| PROBLEM |
Starting with the first line and ending with the line that holds "File: constraint.sdc", repeat the material exactly.

| DATA EXTRACTS |
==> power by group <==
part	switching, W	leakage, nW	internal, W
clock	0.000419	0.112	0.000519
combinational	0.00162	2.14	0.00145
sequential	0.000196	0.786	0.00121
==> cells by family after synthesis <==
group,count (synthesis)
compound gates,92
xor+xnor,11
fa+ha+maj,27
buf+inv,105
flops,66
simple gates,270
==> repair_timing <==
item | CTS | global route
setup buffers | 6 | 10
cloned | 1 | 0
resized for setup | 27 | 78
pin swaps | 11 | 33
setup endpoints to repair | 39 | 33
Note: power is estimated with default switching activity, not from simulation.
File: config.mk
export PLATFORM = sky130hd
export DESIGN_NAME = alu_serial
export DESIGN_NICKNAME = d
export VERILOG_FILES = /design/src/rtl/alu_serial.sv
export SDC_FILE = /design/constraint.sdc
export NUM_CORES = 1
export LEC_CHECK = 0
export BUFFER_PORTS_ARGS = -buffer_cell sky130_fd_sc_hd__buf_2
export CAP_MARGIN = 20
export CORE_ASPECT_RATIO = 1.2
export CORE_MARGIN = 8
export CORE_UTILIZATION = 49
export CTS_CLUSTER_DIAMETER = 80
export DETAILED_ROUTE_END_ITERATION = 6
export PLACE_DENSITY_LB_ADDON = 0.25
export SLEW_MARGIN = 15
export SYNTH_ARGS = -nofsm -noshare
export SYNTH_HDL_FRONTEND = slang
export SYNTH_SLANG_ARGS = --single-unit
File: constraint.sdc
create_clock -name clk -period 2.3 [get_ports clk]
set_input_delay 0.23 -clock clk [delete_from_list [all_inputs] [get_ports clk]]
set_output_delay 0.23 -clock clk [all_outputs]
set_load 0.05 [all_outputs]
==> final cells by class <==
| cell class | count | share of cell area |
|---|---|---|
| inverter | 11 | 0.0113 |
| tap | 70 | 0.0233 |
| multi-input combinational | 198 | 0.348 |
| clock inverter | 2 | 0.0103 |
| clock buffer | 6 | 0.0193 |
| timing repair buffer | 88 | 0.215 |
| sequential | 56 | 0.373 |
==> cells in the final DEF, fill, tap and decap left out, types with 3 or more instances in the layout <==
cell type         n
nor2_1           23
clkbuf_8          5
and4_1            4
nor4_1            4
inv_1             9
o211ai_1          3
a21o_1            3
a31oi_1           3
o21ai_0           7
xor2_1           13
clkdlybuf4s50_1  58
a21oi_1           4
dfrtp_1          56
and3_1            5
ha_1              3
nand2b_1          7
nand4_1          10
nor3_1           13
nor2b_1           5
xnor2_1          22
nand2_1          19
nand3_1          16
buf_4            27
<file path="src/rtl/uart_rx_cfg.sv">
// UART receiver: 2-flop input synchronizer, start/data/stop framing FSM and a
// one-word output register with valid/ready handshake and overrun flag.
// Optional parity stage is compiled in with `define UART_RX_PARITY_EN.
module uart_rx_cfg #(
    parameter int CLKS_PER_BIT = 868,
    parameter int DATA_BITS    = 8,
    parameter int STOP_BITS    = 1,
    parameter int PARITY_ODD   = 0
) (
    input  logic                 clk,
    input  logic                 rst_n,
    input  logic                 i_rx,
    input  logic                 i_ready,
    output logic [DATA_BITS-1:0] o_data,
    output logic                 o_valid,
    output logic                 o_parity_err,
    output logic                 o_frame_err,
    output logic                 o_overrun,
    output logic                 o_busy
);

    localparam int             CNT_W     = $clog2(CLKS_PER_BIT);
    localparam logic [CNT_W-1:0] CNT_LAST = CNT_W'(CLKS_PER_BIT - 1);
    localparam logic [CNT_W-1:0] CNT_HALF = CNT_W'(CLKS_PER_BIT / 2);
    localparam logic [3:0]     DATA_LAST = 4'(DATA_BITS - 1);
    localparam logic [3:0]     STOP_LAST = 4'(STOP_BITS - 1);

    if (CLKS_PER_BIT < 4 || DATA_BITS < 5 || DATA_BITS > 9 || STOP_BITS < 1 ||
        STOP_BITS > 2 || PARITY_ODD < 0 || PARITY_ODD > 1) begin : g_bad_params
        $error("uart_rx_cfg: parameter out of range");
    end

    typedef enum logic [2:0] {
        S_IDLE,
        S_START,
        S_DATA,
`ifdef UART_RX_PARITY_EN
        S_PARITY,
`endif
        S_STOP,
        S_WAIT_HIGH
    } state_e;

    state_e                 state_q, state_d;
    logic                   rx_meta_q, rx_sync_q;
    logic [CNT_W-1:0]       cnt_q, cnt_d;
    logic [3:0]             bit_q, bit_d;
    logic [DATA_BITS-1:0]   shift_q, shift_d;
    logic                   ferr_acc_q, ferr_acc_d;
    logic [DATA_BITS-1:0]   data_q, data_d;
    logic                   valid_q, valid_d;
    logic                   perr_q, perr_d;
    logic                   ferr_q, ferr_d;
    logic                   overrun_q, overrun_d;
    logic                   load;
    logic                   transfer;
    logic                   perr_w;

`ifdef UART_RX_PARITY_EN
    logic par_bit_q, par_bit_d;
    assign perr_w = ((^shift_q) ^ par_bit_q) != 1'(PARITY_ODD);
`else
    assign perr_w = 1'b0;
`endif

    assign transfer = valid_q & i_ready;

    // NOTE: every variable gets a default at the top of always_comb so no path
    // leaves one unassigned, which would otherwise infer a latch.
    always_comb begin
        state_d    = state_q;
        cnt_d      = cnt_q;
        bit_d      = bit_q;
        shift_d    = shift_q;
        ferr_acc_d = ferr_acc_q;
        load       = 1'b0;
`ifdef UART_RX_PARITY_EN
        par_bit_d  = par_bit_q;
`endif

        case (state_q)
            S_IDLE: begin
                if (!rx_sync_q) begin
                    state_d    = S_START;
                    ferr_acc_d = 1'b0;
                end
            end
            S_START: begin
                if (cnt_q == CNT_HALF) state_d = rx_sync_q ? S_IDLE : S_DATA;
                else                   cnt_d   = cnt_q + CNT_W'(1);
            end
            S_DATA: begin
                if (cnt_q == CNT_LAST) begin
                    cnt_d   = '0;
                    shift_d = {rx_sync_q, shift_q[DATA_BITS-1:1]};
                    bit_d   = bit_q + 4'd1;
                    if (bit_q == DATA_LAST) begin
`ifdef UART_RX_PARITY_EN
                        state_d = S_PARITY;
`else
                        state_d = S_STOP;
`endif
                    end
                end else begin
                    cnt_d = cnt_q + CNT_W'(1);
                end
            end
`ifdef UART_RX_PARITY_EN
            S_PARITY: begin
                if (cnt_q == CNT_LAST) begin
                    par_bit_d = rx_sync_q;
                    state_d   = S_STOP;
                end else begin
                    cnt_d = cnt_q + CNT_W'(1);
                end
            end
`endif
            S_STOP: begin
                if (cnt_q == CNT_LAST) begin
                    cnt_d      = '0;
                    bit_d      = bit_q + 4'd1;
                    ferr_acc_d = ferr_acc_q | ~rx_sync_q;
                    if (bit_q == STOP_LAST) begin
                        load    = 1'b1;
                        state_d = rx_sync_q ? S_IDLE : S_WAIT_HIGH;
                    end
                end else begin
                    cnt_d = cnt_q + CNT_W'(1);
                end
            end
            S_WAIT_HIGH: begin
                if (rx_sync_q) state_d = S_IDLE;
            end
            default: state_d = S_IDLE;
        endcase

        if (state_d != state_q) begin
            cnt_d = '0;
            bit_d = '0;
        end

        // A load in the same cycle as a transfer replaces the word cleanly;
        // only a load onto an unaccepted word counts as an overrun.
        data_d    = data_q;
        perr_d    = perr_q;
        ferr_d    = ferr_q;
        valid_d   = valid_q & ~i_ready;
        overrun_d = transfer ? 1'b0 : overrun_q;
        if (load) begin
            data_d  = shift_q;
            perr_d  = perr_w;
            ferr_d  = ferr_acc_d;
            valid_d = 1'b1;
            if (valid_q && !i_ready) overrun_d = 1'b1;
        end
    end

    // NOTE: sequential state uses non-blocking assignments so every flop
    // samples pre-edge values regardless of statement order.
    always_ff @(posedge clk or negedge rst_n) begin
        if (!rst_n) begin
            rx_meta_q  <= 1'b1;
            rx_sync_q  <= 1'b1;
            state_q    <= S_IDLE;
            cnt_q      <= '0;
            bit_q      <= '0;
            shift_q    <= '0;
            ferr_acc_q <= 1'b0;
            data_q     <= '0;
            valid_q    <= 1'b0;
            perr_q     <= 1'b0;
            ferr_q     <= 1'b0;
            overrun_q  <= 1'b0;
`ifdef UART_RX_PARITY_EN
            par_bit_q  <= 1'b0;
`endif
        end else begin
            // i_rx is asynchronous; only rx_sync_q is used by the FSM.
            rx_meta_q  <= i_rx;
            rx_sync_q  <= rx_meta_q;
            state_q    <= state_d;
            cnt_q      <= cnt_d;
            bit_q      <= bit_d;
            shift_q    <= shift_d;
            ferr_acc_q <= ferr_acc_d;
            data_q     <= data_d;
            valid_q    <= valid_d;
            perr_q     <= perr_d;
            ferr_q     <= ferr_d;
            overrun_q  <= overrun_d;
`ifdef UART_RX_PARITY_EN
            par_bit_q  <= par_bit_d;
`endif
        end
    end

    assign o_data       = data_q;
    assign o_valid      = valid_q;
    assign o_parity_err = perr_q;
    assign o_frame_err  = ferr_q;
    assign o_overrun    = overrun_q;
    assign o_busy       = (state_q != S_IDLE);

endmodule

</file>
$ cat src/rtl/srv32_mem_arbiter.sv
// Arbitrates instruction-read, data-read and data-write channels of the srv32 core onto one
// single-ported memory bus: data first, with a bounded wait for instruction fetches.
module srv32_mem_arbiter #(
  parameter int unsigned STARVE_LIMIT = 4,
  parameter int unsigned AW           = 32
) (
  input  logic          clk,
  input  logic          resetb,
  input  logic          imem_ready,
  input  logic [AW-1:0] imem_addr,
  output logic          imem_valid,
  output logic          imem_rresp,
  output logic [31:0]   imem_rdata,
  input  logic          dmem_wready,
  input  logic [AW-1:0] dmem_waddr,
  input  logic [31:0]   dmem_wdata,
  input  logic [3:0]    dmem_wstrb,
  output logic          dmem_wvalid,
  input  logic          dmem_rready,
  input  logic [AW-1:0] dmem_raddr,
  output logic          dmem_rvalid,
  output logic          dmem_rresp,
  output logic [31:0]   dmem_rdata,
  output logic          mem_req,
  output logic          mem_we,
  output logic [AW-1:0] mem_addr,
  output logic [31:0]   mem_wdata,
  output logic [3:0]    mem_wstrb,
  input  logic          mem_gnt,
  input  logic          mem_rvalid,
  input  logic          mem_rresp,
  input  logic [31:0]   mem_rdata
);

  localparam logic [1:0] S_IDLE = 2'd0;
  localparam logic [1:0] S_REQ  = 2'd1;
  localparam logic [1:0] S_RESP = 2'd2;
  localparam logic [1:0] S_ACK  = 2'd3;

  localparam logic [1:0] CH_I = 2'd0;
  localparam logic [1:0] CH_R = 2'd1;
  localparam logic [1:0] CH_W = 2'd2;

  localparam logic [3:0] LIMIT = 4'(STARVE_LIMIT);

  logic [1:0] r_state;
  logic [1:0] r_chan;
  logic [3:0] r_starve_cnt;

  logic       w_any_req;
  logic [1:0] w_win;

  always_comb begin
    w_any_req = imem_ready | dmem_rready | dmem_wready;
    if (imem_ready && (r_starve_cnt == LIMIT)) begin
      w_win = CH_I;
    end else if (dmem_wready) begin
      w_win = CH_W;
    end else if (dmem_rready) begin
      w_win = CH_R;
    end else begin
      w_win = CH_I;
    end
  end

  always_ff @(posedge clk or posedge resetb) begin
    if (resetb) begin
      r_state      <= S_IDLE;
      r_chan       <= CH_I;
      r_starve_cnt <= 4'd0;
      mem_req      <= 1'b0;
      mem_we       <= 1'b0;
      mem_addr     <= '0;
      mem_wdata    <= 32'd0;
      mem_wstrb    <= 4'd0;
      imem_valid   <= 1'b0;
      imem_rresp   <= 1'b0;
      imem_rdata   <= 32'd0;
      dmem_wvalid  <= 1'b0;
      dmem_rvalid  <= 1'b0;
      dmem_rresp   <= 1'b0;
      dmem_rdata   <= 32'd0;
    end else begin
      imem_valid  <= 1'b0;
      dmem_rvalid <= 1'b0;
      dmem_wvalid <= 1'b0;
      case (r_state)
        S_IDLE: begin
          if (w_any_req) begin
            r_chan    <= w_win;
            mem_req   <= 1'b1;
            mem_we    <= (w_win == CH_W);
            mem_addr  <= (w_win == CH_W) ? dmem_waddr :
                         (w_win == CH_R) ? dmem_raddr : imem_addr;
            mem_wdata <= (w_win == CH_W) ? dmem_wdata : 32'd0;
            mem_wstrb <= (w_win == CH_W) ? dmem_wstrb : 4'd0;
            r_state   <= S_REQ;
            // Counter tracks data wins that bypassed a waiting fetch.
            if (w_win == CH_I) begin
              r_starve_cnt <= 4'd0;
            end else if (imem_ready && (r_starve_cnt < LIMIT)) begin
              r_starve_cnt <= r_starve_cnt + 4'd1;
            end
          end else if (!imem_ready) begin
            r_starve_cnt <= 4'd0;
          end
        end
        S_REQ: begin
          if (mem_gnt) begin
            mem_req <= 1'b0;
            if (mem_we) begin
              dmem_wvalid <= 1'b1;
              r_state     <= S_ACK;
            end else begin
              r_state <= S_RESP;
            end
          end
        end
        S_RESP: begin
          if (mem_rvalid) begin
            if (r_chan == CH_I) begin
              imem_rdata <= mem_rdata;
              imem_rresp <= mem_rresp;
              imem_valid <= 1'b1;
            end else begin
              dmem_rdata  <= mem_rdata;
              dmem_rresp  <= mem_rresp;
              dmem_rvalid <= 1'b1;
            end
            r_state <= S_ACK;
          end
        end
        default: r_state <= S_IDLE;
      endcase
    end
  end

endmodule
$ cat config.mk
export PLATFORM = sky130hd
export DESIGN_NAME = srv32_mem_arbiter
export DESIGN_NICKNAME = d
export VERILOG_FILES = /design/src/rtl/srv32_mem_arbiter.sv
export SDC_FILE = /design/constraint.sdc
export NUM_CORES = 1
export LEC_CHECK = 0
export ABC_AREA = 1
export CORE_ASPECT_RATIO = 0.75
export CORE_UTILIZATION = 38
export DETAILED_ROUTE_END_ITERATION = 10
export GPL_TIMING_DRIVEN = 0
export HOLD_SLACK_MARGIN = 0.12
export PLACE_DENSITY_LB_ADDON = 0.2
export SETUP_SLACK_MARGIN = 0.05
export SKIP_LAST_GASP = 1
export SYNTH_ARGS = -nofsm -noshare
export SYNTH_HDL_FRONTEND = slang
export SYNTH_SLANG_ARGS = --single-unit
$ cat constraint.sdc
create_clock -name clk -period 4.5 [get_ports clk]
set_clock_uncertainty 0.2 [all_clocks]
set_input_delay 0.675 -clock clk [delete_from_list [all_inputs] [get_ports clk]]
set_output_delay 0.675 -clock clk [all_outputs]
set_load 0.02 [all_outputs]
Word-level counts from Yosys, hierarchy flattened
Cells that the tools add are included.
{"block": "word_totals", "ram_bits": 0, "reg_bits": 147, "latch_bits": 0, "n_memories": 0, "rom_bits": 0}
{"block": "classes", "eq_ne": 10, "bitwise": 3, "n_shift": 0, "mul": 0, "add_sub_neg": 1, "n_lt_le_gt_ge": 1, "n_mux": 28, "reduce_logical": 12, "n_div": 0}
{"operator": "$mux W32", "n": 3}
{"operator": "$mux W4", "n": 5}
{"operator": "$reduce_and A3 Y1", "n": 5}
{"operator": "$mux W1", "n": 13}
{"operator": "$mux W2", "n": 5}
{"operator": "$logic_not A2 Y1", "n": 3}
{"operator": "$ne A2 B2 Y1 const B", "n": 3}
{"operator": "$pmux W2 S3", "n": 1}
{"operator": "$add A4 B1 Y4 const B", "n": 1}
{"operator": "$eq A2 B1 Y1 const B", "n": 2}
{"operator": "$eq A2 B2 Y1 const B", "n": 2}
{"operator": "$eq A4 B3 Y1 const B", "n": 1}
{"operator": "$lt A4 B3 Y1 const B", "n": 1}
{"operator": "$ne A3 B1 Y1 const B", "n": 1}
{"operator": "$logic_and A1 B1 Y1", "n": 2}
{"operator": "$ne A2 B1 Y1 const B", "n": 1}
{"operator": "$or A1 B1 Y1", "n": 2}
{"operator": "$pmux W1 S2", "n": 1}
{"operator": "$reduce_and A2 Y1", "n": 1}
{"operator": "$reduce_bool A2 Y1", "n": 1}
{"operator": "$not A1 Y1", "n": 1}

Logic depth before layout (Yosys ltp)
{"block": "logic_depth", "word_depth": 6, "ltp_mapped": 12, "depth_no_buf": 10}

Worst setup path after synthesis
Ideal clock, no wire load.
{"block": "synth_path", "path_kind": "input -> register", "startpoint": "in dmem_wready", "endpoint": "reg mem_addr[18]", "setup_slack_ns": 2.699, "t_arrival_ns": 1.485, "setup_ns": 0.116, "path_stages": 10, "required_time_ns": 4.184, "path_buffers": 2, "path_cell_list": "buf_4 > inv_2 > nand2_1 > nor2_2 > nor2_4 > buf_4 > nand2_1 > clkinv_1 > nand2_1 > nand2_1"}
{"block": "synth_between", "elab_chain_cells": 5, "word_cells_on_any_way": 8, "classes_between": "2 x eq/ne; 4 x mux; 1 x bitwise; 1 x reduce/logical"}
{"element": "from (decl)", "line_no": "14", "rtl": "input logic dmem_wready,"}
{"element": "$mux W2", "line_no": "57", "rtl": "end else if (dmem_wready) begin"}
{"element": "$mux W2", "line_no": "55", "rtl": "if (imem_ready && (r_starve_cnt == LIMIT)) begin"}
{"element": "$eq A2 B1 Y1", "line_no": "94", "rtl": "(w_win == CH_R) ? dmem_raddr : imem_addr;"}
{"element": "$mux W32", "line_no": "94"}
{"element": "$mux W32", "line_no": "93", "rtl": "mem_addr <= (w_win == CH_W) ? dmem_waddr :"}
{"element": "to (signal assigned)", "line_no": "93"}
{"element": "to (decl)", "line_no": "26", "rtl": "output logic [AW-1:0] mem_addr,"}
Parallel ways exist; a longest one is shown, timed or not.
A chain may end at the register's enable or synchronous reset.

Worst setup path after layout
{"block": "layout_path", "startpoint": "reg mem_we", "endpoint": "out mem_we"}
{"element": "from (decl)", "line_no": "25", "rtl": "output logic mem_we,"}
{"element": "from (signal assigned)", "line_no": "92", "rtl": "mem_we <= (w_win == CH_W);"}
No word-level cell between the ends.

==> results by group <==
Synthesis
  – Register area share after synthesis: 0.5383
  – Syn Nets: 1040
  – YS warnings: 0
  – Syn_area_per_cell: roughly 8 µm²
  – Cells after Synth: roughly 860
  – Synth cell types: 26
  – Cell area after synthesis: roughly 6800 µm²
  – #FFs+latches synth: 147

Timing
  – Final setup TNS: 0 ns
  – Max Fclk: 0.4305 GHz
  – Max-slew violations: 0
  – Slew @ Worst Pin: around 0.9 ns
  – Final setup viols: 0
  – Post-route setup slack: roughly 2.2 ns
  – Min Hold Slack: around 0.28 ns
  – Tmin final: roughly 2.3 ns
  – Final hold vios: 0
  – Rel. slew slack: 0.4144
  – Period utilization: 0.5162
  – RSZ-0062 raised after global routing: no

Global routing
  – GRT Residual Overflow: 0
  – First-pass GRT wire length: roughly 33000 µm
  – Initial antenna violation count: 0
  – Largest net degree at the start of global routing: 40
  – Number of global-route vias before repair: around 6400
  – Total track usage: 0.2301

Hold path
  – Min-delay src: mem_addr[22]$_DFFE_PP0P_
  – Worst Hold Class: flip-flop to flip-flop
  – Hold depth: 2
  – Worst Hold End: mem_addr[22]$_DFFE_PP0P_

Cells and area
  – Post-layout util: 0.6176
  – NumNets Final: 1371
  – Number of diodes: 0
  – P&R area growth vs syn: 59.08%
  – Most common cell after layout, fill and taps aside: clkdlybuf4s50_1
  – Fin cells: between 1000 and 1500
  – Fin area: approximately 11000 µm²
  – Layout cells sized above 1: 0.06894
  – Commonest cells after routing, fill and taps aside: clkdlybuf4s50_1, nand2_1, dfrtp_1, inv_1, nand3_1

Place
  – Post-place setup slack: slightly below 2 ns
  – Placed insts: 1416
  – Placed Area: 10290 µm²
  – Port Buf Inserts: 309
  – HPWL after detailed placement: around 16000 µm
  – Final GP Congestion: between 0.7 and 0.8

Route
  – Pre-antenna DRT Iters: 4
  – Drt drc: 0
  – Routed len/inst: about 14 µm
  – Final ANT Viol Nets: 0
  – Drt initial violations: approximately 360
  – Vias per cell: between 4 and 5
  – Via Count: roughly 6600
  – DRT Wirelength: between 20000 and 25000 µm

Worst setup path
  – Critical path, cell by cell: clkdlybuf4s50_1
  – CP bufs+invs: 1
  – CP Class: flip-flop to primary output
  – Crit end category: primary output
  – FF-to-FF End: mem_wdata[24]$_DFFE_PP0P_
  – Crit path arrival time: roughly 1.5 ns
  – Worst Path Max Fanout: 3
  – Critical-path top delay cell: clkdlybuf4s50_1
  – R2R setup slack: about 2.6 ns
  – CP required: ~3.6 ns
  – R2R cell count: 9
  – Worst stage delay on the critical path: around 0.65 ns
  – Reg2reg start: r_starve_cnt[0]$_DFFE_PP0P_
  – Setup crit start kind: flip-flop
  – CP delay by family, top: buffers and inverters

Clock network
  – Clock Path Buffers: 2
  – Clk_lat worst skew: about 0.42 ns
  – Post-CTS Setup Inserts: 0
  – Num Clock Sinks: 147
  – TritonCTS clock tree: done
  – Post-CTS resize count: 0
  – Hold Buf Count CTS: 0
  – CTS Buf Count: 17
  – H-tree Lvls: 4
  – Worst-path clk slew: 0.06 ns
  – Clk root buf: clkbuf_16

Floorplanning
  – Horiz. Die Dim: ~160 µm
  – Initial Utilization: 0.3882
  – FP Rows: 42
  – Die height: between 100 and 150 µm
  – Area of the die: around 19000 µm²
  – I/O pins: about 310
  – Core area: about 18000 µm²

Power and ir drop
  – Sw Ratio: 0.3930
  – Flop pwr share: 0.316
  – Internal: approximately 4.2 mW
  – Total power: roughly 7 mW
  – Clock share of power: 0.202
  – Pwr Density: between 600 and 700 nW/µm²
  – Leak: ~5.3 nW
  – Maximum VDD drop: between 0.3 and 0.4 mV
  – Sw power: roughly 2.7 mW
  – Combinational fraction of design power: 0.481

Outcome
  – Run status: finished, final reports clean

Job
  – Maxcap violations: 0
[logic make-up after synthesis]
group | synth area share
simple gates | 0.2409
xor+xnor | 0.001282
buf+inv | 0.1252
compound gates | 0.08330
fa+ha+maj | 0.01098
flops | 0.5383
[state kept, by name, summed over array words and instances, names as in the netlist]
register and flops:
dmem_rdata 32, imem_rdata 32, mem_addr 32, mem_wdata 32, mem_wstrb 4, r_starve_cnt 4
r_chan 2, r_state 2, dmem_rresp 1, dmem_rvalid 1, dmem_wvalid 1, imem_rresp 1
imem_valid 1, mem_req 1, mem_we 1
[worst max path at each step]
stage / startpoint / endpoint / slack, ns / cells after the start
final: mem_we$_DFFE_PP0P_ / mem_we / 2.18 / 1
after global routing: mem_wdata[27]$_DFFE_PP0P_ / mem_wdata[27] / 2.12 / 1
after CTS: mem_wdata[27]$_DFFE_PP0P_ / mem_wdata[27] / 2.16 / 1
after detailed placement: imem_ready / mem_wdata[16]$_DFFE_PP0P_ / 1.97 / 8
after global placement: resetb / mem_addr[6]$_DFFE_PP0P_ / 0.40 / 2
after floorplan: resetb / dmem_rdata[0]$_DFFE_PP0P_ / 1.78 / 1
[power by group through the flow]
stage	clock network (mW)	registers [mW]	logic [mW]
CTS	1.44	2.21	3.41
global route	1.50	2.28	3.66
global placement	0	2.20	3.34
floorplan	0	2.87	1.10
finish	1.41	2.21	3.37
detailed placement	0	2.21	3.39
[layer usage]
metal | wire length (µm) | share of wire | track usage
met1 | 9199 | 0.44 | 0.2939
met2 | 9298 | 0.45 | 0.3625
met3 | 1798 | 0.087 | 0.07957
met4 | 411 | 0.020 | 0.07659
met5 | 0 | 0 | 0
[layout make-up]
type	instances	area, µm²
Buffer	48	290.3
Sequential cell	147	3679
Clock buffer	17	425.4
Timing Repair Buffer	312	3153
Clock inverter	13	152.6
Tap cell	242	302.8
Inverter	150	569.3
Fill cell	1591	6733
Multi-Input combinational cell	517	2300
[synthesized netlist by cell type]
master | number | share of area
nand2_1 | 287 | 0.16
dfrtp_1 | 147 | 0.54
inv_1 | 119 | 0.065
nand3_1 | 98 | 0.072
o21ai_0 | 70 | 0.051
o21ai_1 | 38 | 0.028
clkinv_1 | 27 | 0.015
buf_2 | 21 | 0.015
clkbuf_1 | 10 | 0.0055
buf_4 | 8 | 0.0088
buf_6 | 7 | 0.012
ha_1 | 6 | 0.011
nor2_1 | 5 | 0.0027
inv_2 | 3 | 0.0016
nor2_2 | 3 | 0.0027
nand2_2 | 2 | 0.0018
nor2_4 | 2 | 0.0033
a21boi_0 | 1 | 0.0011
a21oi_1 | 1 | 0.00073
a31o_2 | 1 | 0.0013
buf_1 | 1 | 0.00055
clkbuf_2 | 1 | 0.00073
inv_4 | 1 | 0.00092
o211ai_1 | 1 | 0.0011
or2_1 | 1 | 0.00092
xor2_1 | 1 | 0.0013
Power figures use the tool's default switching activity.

| OUTPUT OF THE EXERCISE |
==> power by group <==
part	switching, W	leakage, nW	internal, W
clock	0.000419	0.112	0.000519
combinational	0.00162	2.14	0.00145
sequential	0.000196	0.786	0.00121
==> cells by family after synthesis <==
group,count (synthesis)
compound gates,92
xor+xnor,11
fa+ha+maj,27
buf+inv,105
flops,66
simple gates,270
==> repair_timing <==
item | CTS | global route
setup buffers | 6 | 10
cloned | 1 | 0
resized for setup | 27 | 78
pin swaps | 11 | 33
setup endpoints to repair | 39 | 33
Note: power is estimated with default switching activity, not from simulation.
File: config.mk
export PLATFORM = sky130hd
export DESIGN_NAME = alu_serial
export DESIGN_NICKNAME = d
export VERILOG_FILES = /design/src/rtl/alu_serial.sv
export SDC_FILE = /design/constraint.sdc
export NUM_CORES = 1
export LEC_CHECK = 0
export BUFFER_PORTS_ARGS = -buffer_cell sky130_fd_sc_hd__buf_2
export CAP_MARGIN = 20
export CORE_ASPECT_RATIO = 1.2
export CORE_MARGIN = 8
export CORE_UTILIZATION = 49
export CTS_CLUSTER_DIAMETER = 80
export DETAILED_ROUTE_END_ITERATION = 6
export PLACE_DENSITY_LB_ADDON = 0.25
export SLEW_MARGIN = 15
export SYNTH_ARGS = -nofsm -noshare
export SYNTH_HDL_FRONTEND = slang
export SYNTH_SLANG_ARGS = --single-unit
File: constraint.sdc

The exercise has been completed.